Interestingly enough, while researching for this post, I found out that goldenrod contains rubber. Inventor Thomas Edison tested a number of plants looking for a source of rubber after being asked to find a native source by his friend Henry Ford. He finally settled on goldenrod because it contained the most and through his experiments was able to produce a 12-foot-tall plant that could contained as much as 12% rubber. The rubber produced was long-lasting resilient, examples of it can still be found in his laboratory, elastic and rot free after more than 50 years. In fact, the tires on the Model T given to him by Ford were made from goldenrod. Edison turned his research over to the U.S. government a year before his death, goldenrod rubber never went beyond the experimental stage. Which is quite a shame since the synthetic rubber based on petroleum became the material of choice for car tires.

Many people shudder when they think of goldenrod blooming in their gardens, but I welcome them. They can become invasive since they spread by both seeds and underground rhizomes, but I find that they’re easily pulled out when the need arises. I don’t let them grow in my cultivated foundation gardens, at least not in large numbers, or in the vegetable garden.

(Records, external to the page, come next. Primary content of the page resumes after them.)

===== src/rtl/multicast_controller.sv =====
// Per-PE multicast controller: filters tagged bus words by a programmable ID (or the
// all-ones broadcast tag), buffers matches in a small FIFO and strobes them into one PE load port.
module multicast_controller #(
    parameter int BITWIDTH        = 16,
    parameter int ID_WIDTH        = 5,
    parameter int FIFO_ADDR_WIDTH = 2,
    parameter int FIFO_DEPTH      = 2**FIFO_ADDR_WIDTH,
    parameter int COUNT_WIDTH     = 8
) (
    input  logic                       clk,
    input  logic                       rstb,
    input  logic                       config_enable,
    input  logic [ID_WIDTH-1:0]        config_id,
    input  logic                       bus_valid,
    input  logic [ID_WIDTH-1:0]        bus_tag,
    input  logic signed [BITWIDTH-1:0] bus_data,
    output logic                       bus_ready,
    input  logic                       pe_ready,
    output logic                       pe_enable,
    output logic signed [BITWIDTH-1:0] pe_data,
    output logic [COUNT_WIDTH-1:0]     delivered_count
);

    typedef enum logic {
        UNCONFIGURED,
        RUN
    } state_t;

    localparam logic [FIFO_ADDR_WIDTH:0] FULL_LEVEL = (FIFO_ADDR_WIDTH+1)'(FIFO_DEPTH);

    state_t                       state;
    state_t                       state_next;
    logic [ID_WIDTH-1:0]          my_id;
    logic [FIFO_ADDR_WIDTH-1:0]   rd_ptr;
    logic [FIFO_ADDR_WIDTH-1:0]   wr_ptr;
    logic [FIFO_ADDR_WIDTH:0]     occupancy;
    logic signed [BITWIDTH-1:0]   mem [FIFO_DEPTH];

    logic configured;
    logic fifo_full;
    logic fifo_empty;
    logic tag_match;
    logic push;
    logic pop;

    assign configured = (state == RUN);
    assign fifo_full  = (occupancy == FULL_LEVEL);
    assign fifo_empty = (occupancy == '0);
    assign tag_match  = (bus_tag == my_id) || (&bus_tag);
    assign bus_ready  = configured && !fifo_full;

    // Configuration wins over both sides of the FIFO in the same cycle.
    assign push = bus_valid && bus_ready && tag_match && !config_enable;
    assign pop  = !fifo_empty && pe_ready && !config_enable;

    // NOTE: sequential state uses <= so every register samples pre-edge values.
    always_ff @(posedge clk or negedge rstb) begin
        if (!rstb) begin
            state <= UNCONFIGURED;
        end else begin
            state <= state_next;
        end
    end

    // NOTE: default assigned first so no path leaves state_next unassigned (no latch).
    always_comb begin
        state_next = state;
        case (state)
            UNCONFIGURED: if (config_enable) state_next = RUN;
            RUN:          state_next = RUN;
            default:      state_next = UNCONFIGURED;
        endcase
    end

    always_ff @(posedge clk or negedge rstb) begin
        if (!rstb) begin
            my_id <= '0;
        end else if (config_enable) begin
            my_id <= config_id;
        end
    end

    always_ff @(posedge clk or negedge rstb) begin
        if (!rstb) begin
            rd_ptr    <= '0;
            wr_ptr    <= '0;
            occupancy <= '0;
        end else if (config_enable) begin
            rd_ptr    <= '0;
            wr_ptr    <= '0;
            occupancy <= '0;
        end else begin
            if (push) wr_ptr <= wr_ptr + 1'b1;
            if (pop)  rd_ptr <= rd_ptr + 1'b1;
            case ({push, pop})
                2'b10:   occupancy <= occupancy + 1'b1;
                2'b01:   occupancy <= occupancy - 1'b1;
                default: occupancy <= occupancy;
            endcase
        end
    end

    // NOTE: storage is not reset; pointer/occupancy reset alone makes stale entries unreachable.
    always_ff @(posedge clk) begin
        if (push) begin
            mem[wr_ptr] <= bus_data;
        end
    end

    always_ff @(posedge clk or negedge rstb) begin
        if (!rstb) begin
            pe_enable       <= 1'b0;
            pe_data         <= '0;
            delivered_count <= '0;
        end else if (config_enable) begin
            pe_enable       <= 1'b0;
            delivered_count <= '0;
        end else if (pop) begin
            pe_enable       <= 1'b1;
            pe_data         <= mem[rd_ptr];
            delivered_count <= delivered_count + 1'b1;
        end else begin
            pe_enable       <= 1'b0;
        end
    end

endmodule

They do however, spread freely along the edges of the woods and in the more naturalized garden areas. We actually have a couple of the 125 different species, it’s quite interesting to note the differences between them.

Do you incorporate any native wildflowers in your gardens? Any goldenrod?

Benefical Plants: Queen Anne’s Lace

August 12th, 2009

I always love the season of Queen Anne’s Lace. It really is such a lovely wild flower (or weed). It’s like a snowflake in the middle of summer (particularly from underneath).
Queen_annes_lace_agagainst_sky
Queen Anne’s Lace was one of my grandma’s favorite flowers. I remember her always commenting on how much she loved it (perhaps that’s why her crocheted doilies always looked like it).
Queen_annes_lace
We seem to be having a bumper crop of them this year, and I don’t mind! Sometimes in order to not see something as a weed all you have to do is look at it closely and find something beautiful.
Queen_Anne's_Lace_from_underneath
It is a very beneficial plant, even though many people classify it as an invasive weed. Queen Anne’s Lace provides beneficial nectar to insects during this dry part of the summer when they don’t have many options. Caterpillars of the Eastern Black Swallowtail butterfly eat the leaves, bees and other insects drink the nectar, and predatory insects, such as the Green Lacewing, come to Queen Anne’s Lace to attack prey, such as aphids.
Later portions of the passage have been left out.